(Items listed in a dataset):

>>>>

`config.mk`:
```
export PLATFORM = sky130hd
export DESIGN_NAME = swaAllocator
export DESIGN_NICKNAME = d
export VERILOG_FILES = /design/src/rtl/swaPkg.sv /design/src/rtl/swaPickOne.sv /design/src/rtl/swaLrsMatrix.sv /design/src/rtl/swaLrsCtrl.sv /design/src/rtl/swaDatapath.sv /design/src/rtl/swaAllocator.sv
export SDC_FILE = /design/constraint.sdc
export NUM_CORES = 1
export LEC_CHECK = 0
export BUFFER_PORTS_ARGS = -buffer_cell sky130_fd_sc_hd__buf_2
export CAP_MARGIN = 20
export CORE_ASPECT_RATIO = 0.7
export CORE_MARGIN = 1.5
export CORE_UTILIZATION = 40
export DETAILED_ROUTE_END_ITERATION = 6
export GPL_TIMING_DRIVEN = 0
export PLACE_DENSITY = 0.62
export SYNTH_ARGS = -nofsm -noshare
export SYNTH_HDL_FRONTEND = slang
export SYNTH_SLANG_ARGS = --single-unit
```
`constraint.sdc`:
```
create_clock -name clk -period 11.1 [get_ports clk]
set_input_delay 0 -clock clk [delete_from_list [all_inputs] [get_ports clk]]
set_output_delay 0 -clock clk [all_outputs]
set_load 0.01 [all_outputs]
```
`src/rtl/swaPkg.sv`:
```
package swaPkg;
  localparam int NIN   = 4;
  localparam int NOUT  = 4;
  localparam int NSLOT = 2;
  localparam int AGE_W = 3;
  localparam int OUT_W = (NOUT > 1) ? $clog2(NOUT) : 1;
  // key layout: {class, fromNet, age}, larger value ranks higher
  localparam int KEY_W = AGE_W + 2;

  typedef struct packed {
    logic [NIN-1:0][NSLOT-1:0] slotWin;  // advance per-input slot order
    logic [NOUT-1:0][NIN-1:0]  outWin;   // advance per-output input order
  } lrsStrobe_t;
endpackage

```
`src/rtl/swaPickOne.sv`:
```
module swaPickOne #(
  parameter int N     = 4,
  parameter int KEY_W = 5
) (
  input  logic [N-1:0]            req,
  input  logic [N-1:0][KEY_W-1:0] key,
  input  logic [N-1:0][N-1:0]     prec,
  output logic [N-1:0]            win
);
  logic [N-1:0] beats;

  // A requester wins when no other requester outranks it by key,
  // and on equal key it holds precedence in the fairness matrix.
  always_comb begin
    for (int c = 0; c < N; c++) begin
      beats[c] = 1'b1;
      for (int d = 0; d < N; d++) begin
        if (d != c && req[d]) begin
          if (key[d] > key[c] || (key[d] == key[c] && !prec[c][d]))
            beats[c] = 1'b0;
        end
      end
      win[c] = req[c] & beats[c];
    end
  end
endmodule

```
`src/rtl/swaLrsMatrix.sv`:
```
module swaLrsMatrix #(
  parameter int N = 4
) (
  input  logic               clk,
  input  logic               rstN,
  input  logic [N-1:0]       upd,
  output logic [N-1:0][N-1:0] prec
);
  // prec[a][b] = 1 : a was selected less recently than b
  always_ff @(posedge clk or negedge rstN) begin
    if (!rstN) begin
      for (int a = 0; a < N; a++)
        for (int b = 0; b < N; b++)
          prec[a][b] <= (a < b);
    end else if (|upd) begin
      for (int a = 0; a < N; a++)
        for (int b = 0; b < N; b++)
          if (a != b) begin
            if (upd[a])      prec[a][b] <= 1'b0;
            else if (upd[b]) prec[a][b] <= 1'b1;
          end
    end
  end
endmodule

```
`src/rtl/swaLrsCtrl.sv`:
```
module swaLrsCtrl
  import swaPkg::*;
(
  input  logic                                clk,
  input  logic                                rstN,
  input  lrsStrobe_t                          strobe,
  output logic [NIN-1:0][NSLOT-1:0][NSLOT-1:0] localPrec,
  output logic [NOUT-1:0][NIN-1:0][NIN-1:0]    globPrec
);
  for (genvar i = 0; i < NIN; i++) begin : g_local
    swaLrsMatrix #(.N(NSLOT)) u_slotOrder (
      .clk (clk),
      .rstN(rstN),
      .upd (strobe.slotWin[i]),
      .prec(localPrec[i])
    );
  end

  for (genvar o = 0; o < NOUT; o++) begin : g_global
    swaLrsMatrix #(.N(NIN)) u_inOrder (
      .clk (clk),
      .rstN(rstN),
      .upd (strobe.outWin[o]),
      .prec(globPrec[o])
    );
  end
endmodule

```
`src/rtl/swaDatapath.sv`:
```
module swaDatapath
  import swaPkg::*;
(
  input  logic [NIN-1:0][NSLOT-1:0]            pktValid,
  input  logic [NIN-1:0][NSLOT-1:0][OUT_W-1:0] pktDest,
  input  logic [NIN-1:0][NSLOT-1:0]            pktResp,
  input  logic [NIN-1:0][NSLOT-1:0]            pktFromNet,
  input  logic [NIN-1:0][NSLOT-1:0][AGE_W-1:0] pktAge,
  input  logic [NOUT-1:0]                      outBusy,
  input  logic [NIN-1:0][NSLOT-1:0][NSLOT-1:0] localPrec,
  input  logic [NOUT-1:0][NIN-1:0][NIN-1:0]    globPrec,
  output logic [NOUT-1:0][NIN-1:0]             grantOut,
  output logic [NIN-1:0][NSLOT-1:0]            grantSlot,
  output lrsStrobe_t                           strobe
);
  logic [NIN-1:0][NSLOT-1:0]            slotReq;
  logic [NIN-1:0][NSLOT-1:0][KEY_W-1:0] slotKey;
  logic [NIN-1:0][NSLOT-1:0]            slotSel;
  logic [NIN-1:0]                       nomValid;
  logic [NIN-1:0][OUT_W-1:0]            nomDest;
  logic [NIN-1:0][KEY_W-1:0]            nomKey;
  logic [NOUT-1:0][NIN-1:0]             outReq;
  logic [NIN-1:0]                       inWon;

  // level 1: one nomination per input
  for (genvar i = 0; i < NIN; i++) begin : g_in
    for (genvar s = 0; s < NSLOT; s++) begin : g_slot
      assign slotReq[i][s] = pktValid[i][s] & ~outBusy[pktDest[i][s]];
      assign slotKey[i][s] = {pktResp[i][s], pktFromNet[i][s], pktAge[i][s]};
    end
    swaPickOne #(.N(NSLOT), .KEY_W(KEY_W)) u_localPick (
      .req (slotReq[i]),
      .key (slotKey[i]),
      .prec(localPrec[i]),
      .win (slotSel[i])
    );
  end

  always_comb begin
    for (int i = 0; i < NIN; i++) begin
      nomValid[i] = |slotReq[i];
      nomDest[i]  = '0;
      nomKey[i]   = '0;
      for (int s = 0; s < NSLOT; s++) begin
        if (slotSel[i][s]) begin
          nomDest[i] = nomDest[i] | pktDest[i][s];
          nomKey[i]  = nomKey[i]  | slotKey[i][s];
        end
      end
    end
  end

  // level 2: one winner per output among the nominations
  for (genvar o = 0; o < NOUT; o++) begin : g_out
    for (genvar i = 0; i < NIN; i++) begin : g_req
      assign outReq[o][i] = nomValid[i] && (nomDest[i] == OUT_W'(o));
    end
    swaPickOne #(.N(NIN), .KEY_W(KEY_W)) u_globalPick (
      .req (outReq[o]),
      .key (nomKey),
      .prec(globPrec[o]),
      .win (grantOut[o])
    );
  end

  always_comb begin
    for (int i = 0; i < NIN; i++) begin
      inWon[i] = 1'b0;
      for (int o = 0; o < NOUT; o++) inWon[i] = inWon[i] | grantOut[o][i];
      grantSlot[i] = slotSel[i] & {NSLOT{inWon[i]}};
    end
    strobe.slotWin = grantSlot;
    strobe.outWin  = grantOut;
  end
endmodule

```
`src/rtl/swaAllocator.sv`:
```
module swaAllocator
  import swaPkg::*;
(
  input  logic                                 clk,
  input  logic                                 rstN,
  input  logic [NIN-1:0][NSLOT-1:0]            pktValid,
  input  logic [NIN-1:0][NSLOT-1:0][OUT_W-1:0] pktDest,
  input  logic [NIN-1:0][NSLOT-1:0]            pktResp,
  input  logic [NIN-1:0][NSLOT-1:0]            pktFromNet,
  input  logic [NIN-1:0][NSLOT-1:0][AGE_W-1:0] pktAge,
  input  logic [NOUT-1:0]                      outBusy,
  output logic [NOUT-1:0][NIN-1:0]             grantOut,
  output logic [NIN-1:0][NSLOT-1:0]            grantSlot
);
  lrsStrobe_t                          strobe;
  logic [NIN-1:0][NSLOT-1:0][NSLOT-1:0] localPrec;
  logic [NOUT-1:0][NIN-1:0][NIN-1:0]    globPrec;

  swaLrsCtrl u_ctrl (
    .clk      (clk),
    .rstN     (rstN),
    .strobe   (strobe),
    .localPrec(localPrec),
    .globPrec (globPrec)
  );

  swaDatapath u_dp (
    .pktValid  (pktValid),
    .pktDest   (pktDest),
    .pktResp   (pktResp),
    .pktFromNet(pktFromNet),
    .pktAge    (pktAge),
    .outBusy   (outBusy),
    .localPrec (localPrec),
    .globPrec  (globPrec),
    .grantOut  (grantOut),
    .grantSlot (grantSlot),
    .strobe    (strobe)
  );
endmodule

```
=== Yosys cells after proc, flatten, opt, wreduce, memory -nomap -nowiden ===
Cells that the tools add are included.

* Memories kept: 0
* Output and inout port bits: 24
* Word-level logic and storage cells: 660
* Input port bits: 70
* Bits in latches: 0
* ROM bits: 0
* Flip-flop bits (word level): 56
* Memory bits (writable): 0

* $lt $le $gt $ge: 28
* Div/mod/pow operators: 0
* Reduce and logical (&&, ||, !) cells: 256
* $add $sub $neg: 0
* Equality and inequality tests: 32
* Shift operators: 0
* Bitwise operators: 64
* Multipliers: 0
* Mux-type cells: 224

{| class="wikitable"
|+ Operator list
! kind !! count
|-
| $mux 1 || 200
|-
| $eq 5x5->1 || 20
|-
| $gt 5x5->1 || 20
|-
| $logic_and 1x1->1 || 72
|-
| $logic_not 1->1 || 56
|-
| $logic_or 1x1->1 || 56
|-
| $reduce_and 2->1 || 28
|-
| $reduce_bool 2->1 || 28
|-
| $mux 5 || 8
|-
| $and 1x1->1 || 32
|-
| $lt 2x3->1 const B || 8
|-
| $or 5x5->5 || 4
|-
| $bmux 1 s2 || 8
|-
| $eq 2x2->1 const B || 8
|-
| $mux 2 || 8
|-
| $reduce_or 2->1 || 8
|-
| $reduce_or 4->1 || 4
|-
| $or 1x1->1 || 12
|-
| $and 2x2->2 || 4
|-
| $eq 2x1->1 const B || 4
|-
| $logic_not 2->1 || 4
|-
| $not 1->1 || 8
|-
| $or 2x2->2 || 4
|}

=== Logic depth before layout (Yosys ltp) ===
Gate-level depths: netlist (run 1).

* Depth in word-level cells: 25
* Gate-level depth with buffers: 20

=== Hierarchy ===
From an unflattened synthesis (run 1), not the netlist that was laid out.

* Cells, all modules: 876
* Area total of the unflattened synthesis: 7662.3 um2

{| class="wikitable"
|+ Modules (own cells, without submodules)
! module !! times used !! sequential area each (um2) !! cells an instance !! area each (um2)
|-
| swaLrsMatrix at u_ctrl.g_global[0].u_inOrder ... || 4 || 307.8 || 29 || 461.7
|-
| swaPickOne at u_dp.g_out[0].u_globalPick ... || 2 || 0.0 || 123 || 914.6
|-
| swaDatapath || 1 || 0.0 || 144 || 1131.1
|-
| swaPickOne at u_dp.g_out[3].u_globalPick || 1 || 0.0 || 129 || 927.1
|-
| swaPickOne at u_dp.g_out[2].u_globalPick || 1 || 0.0 || 125 || 897.1
|-
| swaPickOne at u_dp.g_in[0].u_localPick ... || 4 || 0.0 || 22 || 167.7
|-
| swaLrsMatrix at u_ctrl.g_local[0].u_slotOrder ... || 4 || 51.3 || 7 || 90.1
|}

=== Least setup slack after synthesis (run 1) ===
OpenSTA, ideal clock, no wires.

* Path type: input port to flip-flop
* From: input port pktResp[1] (netlist name)
* To: register, netlist name u_ctrl.g_local[0].u_slotOrder.prec[1]
* Stages: 19
* Data required time: 11.027 ns
* Arrival time: 4.063 ns
* Setup slack: 6.964 ns
* Path through: inv_1 > ha_1 > nand4_1 > or3_1 > a211o_1 > and2_0 > clkbuf_1 > a22o_1 > ha_1 > nor2b_1 > o21a_1 > o21a_1 > o21ai_0 > nor2b_1 > o21ai_0 > and4b_1 > clkbuf_1 > o41ai_2 > a21boi_1

{| class="wikitable"
|+ RTL lines
! item !! line !! RTL
|-
| start: declaration || swaAllocator.sv:8 || <nowiki>input logic [NIN-1:0][NSLOT-1:0] pktResp,</nowiki>
|}

==> results of run 1 <==
[state kept, by name, summed over array words and instances, names as in the netlist]
signal                           flops
u_ctrl.g_local.u_slotOrder.prec      8
u_ctrl.g_global.u_inOrder.prec      48
[cells in the final DEF (no fill, tap or decap), types with 3 or more instances in the layout]
master	n
a31oi_4	3
nor2b_1	15
nor2_1	134
clkbuf_1	13
dfrtp_1	28
o41ai_2	5
o21ai_0	26
a22o_1	18
nand2b_4	3
clkbuf_16	5
o221ai_1	6
a2111oi_0	5
nand2_1	30
inv_1	48
a32oi_1	3
o21a_1	11
nor3_2	3
nand4_1	7
and4_1	11
a211o_1	4
mux4_2	3
buf_2	96
and3_1	13
buf_4	3
mux2i_1	10
a22oi_1	10
nand3_1	16
ha_1	50
a21o_1	4
nor3_1	3
and2_1	11
dfstp_2	28
a21oi_1	17
o31ai_1	3
nand3b_1	4
a21boi_1	4
[path summary, 6_finish.rpt]
path                                                        from                                    end  slack, ns  depth (start not counted)
min reg2reg                u_ctrl.g_local[3].u_slotOrder.prec[1]  u_ctrl.g_local[3].u_slotOrder.prec[1]       0.48                          2
max in group asynchronous                                   rstN   u_ctrl.g_global[1].u_inOrder.prec[3]      10.14                          3
max reg2reg                u_ctrl.g_local[1].u_slotOrder.prec[1]  u_ctrl.g_local[2].u_slotOrder.prec[2]       5.82                         16
max                                                   pktResp[2]                           grantSlot[4]       5.57                         17
min in group asynchronous                                   rstN  u_ctrl.g_local[2].u_slotOrder.prec[2]       0.28                          2
min                                                  pktValid[3]  u_ctrl.g_local[1].u_slotOrder.prec[1]       0.11                          5
[layer usage]
metal	vias to the layer above	share of wire
li1	2452	-
met5	-	0
met3	15	0.088
met2	228	0.42
met4	0	0.0086
met1	2507	0.48
[stage by stage]
step / power (mW) / cells
2_1_floorplan: 0.653 / 617
3_3_place_gp: 0.771 / 869
3_5_place_dp: 0.790 / 870
4_1_cts: 0.954 / 879
5_1_grt: 1.03 / 880
6_report: 0.954 / 880
[layout make-up]
cell class,count,area [sq um],share of cell area
tap,162,203,0.0337
sequential,56,1440,0.238
clock buffer,6,129,0.0214
timing repair buffer,93,485,0.0806
buffer,22,109,0.0181
multi-input combinational,491,3460,0.575
clock inverter,2,16.3,0.00270
inverter,48,180,0.0299
[cell usage after synthesis (4+ instances only)]
library cell  count  share of area
dfstp_2          28           0.14
a21o_1            4         0.0058
nor2b_1          15          0.018
a21boi_1          4         0.0058
and4_1           11          0.019
inv_1            48          0.035
nand2_1          30          0.022
a22o_1           18          0.030
o21a_1           11          0.016
o21ai_0          26          0.025
nand4_1           7         0.0084
buf_2             6         0.0058
and2_1           11          0.013
nor2_1          134          0.097
a2111oi_0         5         0.0084
mux2i_1          10          0.019
a22oi_1          10          0.014
o41ai_2           5          0.016
ha_1             50           0.12
a211o_1           4         0.0067
dfrtp_1          28           0.14
and3_1           13          0.016
a21oi_1          17          0.016
clkbuf_1         12         0.0087
nand3_1          16          0.015
o221ai_1          6          0.010
nand3b_1          4         0.0058
[critical path, stage by stage]
cell and delay [ns]:
buf_2 0.11, ha_1 0.34, a21oi_1 0.23, o221ai_1 0.18, a21o_1 0.25, and2_1 0.16, clkbuf_1 0.18, a22oi_1 0.45
inv_1 0.13, ha_1 0.32, and2_1 0.18, a221oi_1 1.06, a2111oi_0 0.31, nor4b_2 1.01, nor4_2 0.19, nor3_2 0.23
buf_2 0.17
[power by group through the flow]
stage | combinational (mW) | clock (mW) | sequential, mW
3_3_place_gp | 0.377 | 0 | 0.394
6_report | 0.400 | 0.162 | 0.392
2_1_floorplan | 0.278 | 0 | 0.375
5_1_grt | 0.450 | 0.174 | 0.405
4_1_cts | 0.395 | 0.166 | 0.393
3_5_place_dp | 0.394 | 0 | 0.395
[kinds of logic (layout without fill, tap and decap cells)]
group | count (synthesis) | count (layout) | synth area share
multiplexers | 15 | 15 | 0.0395
adder cells (fa/ha/maj) | 50 | 50 | 0.121
AO/OA/AOI/OAI | 155 | 155 | 0.243
buffers and inverters | 70 | 171 | 0.0557
AND/OR/NAND/NOR | 271 | 271 | 0.264
flip-flops | 56 | 56 | 0.277
[timing repair]
| item | 4_1_cts | 5_1_grt |
|---|---|---|
| gates resized for setup | 0 | 0 |
| hold buffers | 1 | 0 |
| endpoints found under the hold margin | 13 | 0 |
==> flow_summary.yaml, run 1 <==
run_status:
  status: "complete, but fails checks"
  violations: "design-rule violations"
critical_path:
  cp.required_ns: 11.10
  cp.arrival_ns: 5.53
  startpoint_type: "input port"
  endpoint_kind: "output pin"
  critical_path_class: "input port to output pin"
  worstPathMaxFanout: 8
global_routing:
  gr-usage-all-layers: 0.256
  antenna_found_initial: 0
  grt.met3_usage: 0.0427
  met1_usage: 0.373
  grt.busiest_layer: "met2"
  globalRoute.totalOverflow: 0
  grt_pass1_vias: 5268
  grt_max_degree: 30
  grt_pass1_wl_microns: 27400
  met2_usage: 0.398
floorplanning:
  die-area_sq_um: 13700
  row_count: 34
  ios: 94
  initial_core_util: 0.414
  fp.dieW_microns: 139
  core_area_sq_um: 12500
  die_y_microns: 98.3
sta:
  tns_ns: 0
  relSlewSlack: 0.125
  min_period_over_period: 0.498
  setup_viol: 0
  skew_ns: 0.00401
  rsz0062_at_grt: "false"
  clock.fmax_mhz: 181
  drv_slew: 0
  hold_viol: 0
  period_needed_ns: 5.53
  worst_pin_slew_ns: 1.31
  timing.hold.ws_ns: 0.112
  setup_ws_ns: 5.57
drt:
  wire_per_inst_microns: 19.4
  firstDrtPassIters: 7
  drt_iter0_markers: 383
  drc: 8
  wirelength_microns: 17100
  postRouteAntennaNets: 0
  viasPerCell: 5.91
  dr_total_vias: 5202
placement:
  routabilityCongestion: 0.901
  io_buffers: 90
  dp_hpwl_microns: 13800
  dp_slack_ns: 5.65
  dpl_cell_area_sq_um: 5860
synthesis:
  seq_area_frac_synth: 0.277
  synth_async_sr_flop_share: 1.00
  ys.flop_type: "dfstp_2"
  synth_cell_types: 78
  synth_edf_count: 0
  syn_nets: 737
  yosysWarningCount: 0
  syn_area_sq_um: 5190
  postSynthCellCount: 617
  synth.avg_cell_area_sq_um: 8.41
  synth-seq-cells: 56
clock_network:
  cts_max_level: 2
  numCtsBuffers: 5
  path_clk_slew_ns: 0.07
  cts_setup_buffers: 0
  cts_tree: "yes"
  clk_latency_ns: 0.30
  cts_root_buf: "clkbuf_16"
  numClockSinks: 56
  clk_path_buf_depth: 2
power_and_ir_drop:
  leakage_nw: 2.84
  p_int_uw: 578
  irDropWorstVdd_mv: 0.0716
  switching_share: 0.394
  power_density_nw_per_um2: 158
  power_frac_clock: 0.170
  switchingPower_uw: 376
  p_seq_frac: 0.411
  combPwrFrac: 0.419
run:
  drv_cap: 0
layout:
  nFillCells: 1266
  finalNetCount: 837
  num_antenna_cells: 0
  fin_util: 0.480
  area_delta_synth_final_pct: 16.1
  fin_area_sq_um: 6020
  drive_gt1_frac: 0.240
worst_hold_path:
  hp-class: "input port to flip-flop"
Power figures use the tool's default switching activity.
==> inputs of run 2 (changes only) <==
- ABC_AREA: unset -> 1
- PLACE_DENSITY: 0.62 -> 0.64
- clock period: 11.1 -> 4.4 ns (I/O delays scaled with it)
==> flow_summary.yaml, run 2 <==
layout:
  finalNetCount: 995
  drive_gt1_frac: 0.284
  largest_reg_flops: 48
  reg.largest.list: "u_ctrl.g_global.u_inOrder.prec (48), u_ctrl.g_local.u_slotOrder.prec (8)"
  top_register: "u_ctrl.g_global.u_inOrder.prec"
  layout_commonest_cell: "nand2_1"
  num_antenna_cells: 0
  nFillCells: 1376
  area_delta_synth_final_pct: 15.9
  finalNonFillerCells: 1061
  layout_common_cells: "nand2_1, nor2_1, inv_1"
synthesis:
  postSynthCellCount: 775
  synth_area_leader_cell: "dfstp_2"
  syn_area_sq_um: 5410
  synth.avg_cell_area_sq_um: 6.98
  seq_area_frac_synth: 0.266
  synth_area_leaders: "dfstp_2, dfrtp_1, nand2_1"
  syn_nets: 895
  synth-seq-cells: 56
  synth_common_cells: "nand2_1, nor2_1, inv_1, nand3_1, ha_1"
  yosysWarningCount: 0
  synth_edf_count: 0
  yosysMostFrequentCell: "nand2_1"
  synth_async_sr_flop_share: 1.00
  synth_cell_types: 28
  synth.top_cell.area_share: 0.136
  ys.flop_type: "dfstp_2"
sta:
  hold_viol: 0
  drv_slew: 0
  min_period_over_period: 0.929
  tns_ns: 0
  worst_pin_slew_ns: 0.761
  rsz0062_at_grt: "false"
  setup_viol: 0
  clock.fmax_mhz: 245
  skew_ns: 0.00863
  period_needed_ns: 4.09
  relSlewSlack: 0.488
drt:
  viasPerCell: 4.99
  firstDrtPassIters: 5
  wire_per_inst_microns: 15.2
  drc: 0
  postRouteAntennaNets: 0
  drt_iter0_markers: 371
  wirelength_microns: 16100
  dr_total_vias: 5290
critical_path:
  worstPathMaxFanout: 8
  startpoint_type: "flip-flop"
  crit_start: "u_ctrl.g_local[2].u_slotOrder.prec[1]"
  path_cells: "inv_1 -> nand3_1 -> nand2_1 -> nand2_4 -> nand2_1 -> inv_1 -> nand2_1 -> o21ai_0 -> inv_1 -> ha_1 -> nand2_1 -> inv_1 -> nand2_1 -> inv_1 -> nand2_1 -> inv_1 -> nor2_2 -> nor2_1 -> nand3_1 -> nand2_1 -> nor2_4 -> nor2_2 -> a21oi_2 -> buf_2"
  worst-path-stages: 24
  max_stage_delay_ns: 0.52
  cp.required_ns: 4.40
  rr_worst_depth: 21
  slowest_stage: "dfstp_2"
  endpoint_kind: "output pin"
  reg2reg_from: "u_ctrl.g_local[3].u_slotOrder.prec[1]"
  crit_top_cell: "nand2_1"
  critical_path_class: "flip-flop to output pin"
  reg2reg_to: "u_ctrl.g_local[3].u_slotOrder.prec[2]"
  crit_family: "simple AND/OR/NAND/NOR gates"
  endpoint: "grantSlot[5]"
  reg2reg_slack_ns: 0.62
  worstPathBufferInverterCount: 7
  cp.arrival_ns: 4.09
floorplanning:
  die_y_microns: 100
  initial_core_util: 0.410
  ios: 94
  fp.dieW_microns: 142
  core_area_sq_um: 13200
  die-area_sq_um: 14200
  row_count: 35
global_routing:
  gr-usage-all-layers: 0.236
  antenna_found_initial: 0
  globalRoute.totalOverflow: 0
  grt_pass1_wl_microns: 26200
  grt_max_degree: 31
  grt_pass1_vias: 4974
clock_network:
  clk_path_buf_depth: 2
  numCtsBuffers: 5
  cts_tree: "yes"
  cts_root_buf: "clkbuf_16"
  path_clk_slew_ns: 0.07
  cts_max_level: 2
  clk_latency_ns: 0.30
  numClockSinks: 56
power_and_ir_drop:
  power_density_nw_per_um2: 405
  irDropWorstVdd_mv: 0.234
  leakage_nw: 3.18
placement:
  dp.cells: 1052
  dp_hpwl_microns: 13200
  io_buffers: 91
  routabilityCongestion: 0.881
run:
  drv_cap: 0
worst_hold_path:
  hp-class: "input port to async pin"
run_status:
  status: "finished clean"
-- run 2: changes by cell type after synthesis, moves of 15 or more --
cell | before | now
nand2_2 | 0 | 19
inv_1 | 48 | 94
nor2b_1 | 15 | 0
a22o_1 | 18 | 0
nor2_2 | 0 | 17
nand2_1 | 30 | 170
nor2_1 | 134 | 117
nor2_4 | 0 | 26
o21ai_0 | 26 | 48
nand3_2 | 0 | 16
a21oi_1 | 17 | 45
nand3_1 | 16 | 57
-- run 2: how the worst min path moves through the flow --
stage,end,slack [ns],depth (start not counted)
2_1_floorplan,u_ctrl.g_global[0].u_inOrder.prec[12],-0.30,0
3_5_place_dp,u_ctrl.g_local[0].u_slotOrder.prec[2],0.06,1
5_1_grt,u_ctrl.g_local[3].u_slotOrder.prec[1],0.32,6
3_3_place_gp,u_ctrl.g_local[0].u_slotOrder.prec[2],0.34,1
6_report,u_ctrl.g_global[3].u_inOrder.prec[4],0.26,2
4_1_cts,u_ctrl.g_global[2].u_inOrder.prec[13],0.29,2
-- run 2: worst reg2reg max path, delay by kind of cell, from the launching register on --
family | cells | cell delay (ns)
simple gates | 13 | 1.56
fa+ha+maj | 1 | 0.31
flops | 1 | 0.52
buf+inv | 3 | 0.34
compound gates | 4 | 0.96
-- run 2: what timing repair did --
item,CTS,global route
hold endpoints to repair,13,0
endpoints found under the setup margin,0,2
hold buffers,1,0
resized for setup,0,1
buffers inserted,0,0
-- run 2: final cells by class --
type | count | area (sq um) | share of cell area
well taps | 185 | 231 | 0.0369
inverters | 109 | 417 | 0.0665
repair buffers | 93 | 485 | 0.0775
clock inverters | 2 | 12.5 | 0.00200
flip-flops and latches | 56 | 1440 | 0.229
plain buffers | 2 | 18.8 | 0.00299
multi-input cells | 608 | 3540 | 0.564
clock buffers | 6 | 129 | 0.0206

<<<<

From the data above, reproduce word for word the lines running from the line with "6_report | 0.400 | 0.162 | 0.392" to the line with "group | count", ends included.

(Exercise response):
6_report | 0.400 | 0.162 | 0.392
2_1_floorplan | 0.278 | 0 | 0.375
5_1_grt | 0.450 | 0.174 | 0.405
4_1_cts | 0.395 | 0.166 | 0.393
3_5_place_dp | 0.394 | 0 | 0.395
[kinds of logic (layout without fill, tap and decap cells)]
group | count (synthesis) | count (layout) | synth area share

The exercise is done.